To all on the 'cc' list;

the CLM restart files are easier to ingest into DART if they have a _FillValue specified. If you think you want particular variables to be part of the DART state vector - speak up now. [Andy, Bill - a' priori knowledge of the valid_range might be enough. I don't think we're going to get CLM to add _FillValue and (perhaps) valid_range attributes to the 5kajillion carbon species.]

Here is my list of 11 CLM variables that could use netcdf attributes of '_FillValue'. Yongfei/Bill/Andy/Ave -- please voice your opinions/add to the high-priority list below:

    double frac_sno(column) ;
            frac_sno:long_name = "fraction of ground covered by snow (0 to 1)" ;
            frac_sno:units =  ;
    double DZSNO(column, levsno) ;
            DZSNO:long_name = "snow layer thickness" ;
            DZSNO:units = "m" ;
    double ZSNO(column, levsno) ;
            ZSNO:long_name = "snow layer depth" ;
            ZSNO:units = "m" ;
    double ZISNO(column, levsno) ;
            ZISNO:long_name = "snow interface depth" ;
            ZISNO:units = "m" ;

    double T_SOISNO(column, levtot) ;
            T_SOISNO:long_name = "soil-snow temperature" ;
            T_SOISNO:units = "K" ;
    double T_LAKE(column, levlak) ;
            T_LAKE:long_name = "lake temperature" ;
            T_LAKE:units = "K" ;

    double H2OSNO(column) ;
            H2OSNO:long_name = "snow water" ;
            H2OSNO:units = "kg/m2" ;
    double H2OSOI_LIQ(column, levtot) ;
            H2OSOI_LIQ:long_name = "liquid water" ;
            H2OSOI_LIQ:units = "kg/m2" ;
    double H2OSOI_ICE(column, levtot) ;
            H2OSOI_ICE:long_name = "ice lens" ;
            H2OSOI_ICE:units = "kg/m2" ;
    double T_GRND(column) ;
            T_GRND:long_name = "ground temperature" ;
            T_GRND:units = "K" ;

    double T_REF2M(pft) ;
            T_REF2M:long_name = "2m height surface air temperature" ;
            T_REF2M:units = "K" ;

Tim Hoar, Associate Scientist National Center for Atmospheric Research thoar@ucar.edu 303 497 1708

ekluzek commented 6 years ago

Erik Kluzek < erik > - 2011-09-27 12:05:28 -0600

This was marked as fixed and shouldn't have been...

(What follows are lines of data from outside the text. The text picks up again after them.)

## config.mk

```make
export PLATFORM = sky130hd
export DESIGN_NAME = decimal_field_formatter_core
export DESIGN_NICKNAME = d
export VERILOG_FILES = /design/src/hw/rtl/dfmt_pkg.sv /design/src/hw/rtl/decimal_field_formatter_core.sv /design/src/hw/rtl/dfmt_front.sv /design/src/hw/rtl/dfmt_queue.sv /design/src/hw/rtl/dfmt_back.sv
export SDC_FILE = /design/constraint.sdc
export NUM_CORES = 1
export LEC_CHECK = 0
export BUFFER_PORTS_ARGS = -buffer_cell sky130_fd_sc_hd__buf_2
export CAP_MARGIN = 15
export CORE_UTILIZATION = 50
export DETAILED_ROUTE_END_ITERATION = 12
export PLACE_DENSITY = 0.66
export SYNTH_ARGS = -nofsm -noshare
export SYNTH_HDL_FRONTEND = slang
export SYNTH_SLANG_ARGS = --single-unit
```

## constraint.sdc

```tcl
create_clock -name clk -period 8.4 [get_ports clk]
set_input_delay 0.84 -clock clk [delete_from_list [all_inputs] [get_ports clk]]
set_output_delay 0.84 -clock clk [all_outputs]
set_load 0.1 [all_outputs]
```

ekluzek commented 6 years ago

Erik Kluzek < erik > - 2011-09-27 14:59:16 -0600

Of the fields in the list only: T_SOISNO, H2OSOI_LIQ/ICE are set to spval everything else is set to nan.

ekluzek commented 6 years ago

Tim Hoar < thoar > - 2011-09-28 10:55:00 -0600

(In reply to comment #9)

Of the fields in the list only: T_SOISNO, H2OSOI_LIQ/ICE are set to spval everything else is set to nan.

OK then ... I need to be able to replace nan with my DART missing code, ... do what I need to do ... and then replace the DART missing code with nan to keep things coordinated. How do I read/replace nan values?

ekluzek commented 6 years ago

Erik Kluzek < erik > - 2012-01-23 10:01:40 -0700

I'm starting to work on this in clm4_0_38. I checked in code to handle it and it works on bluefire, but fails with intel. So I'm going to back it out until I can get a solution that works on all platforms.

I am leaving in an option to ncdio_pio

cnvrtnan2fill

that will convert any spval read to nan, and convert any nan on write to spval so that FillValue functions correctly.

Here's the code changes to get back to the previous version. Without the changes below, the convrtnan2fill option is never used.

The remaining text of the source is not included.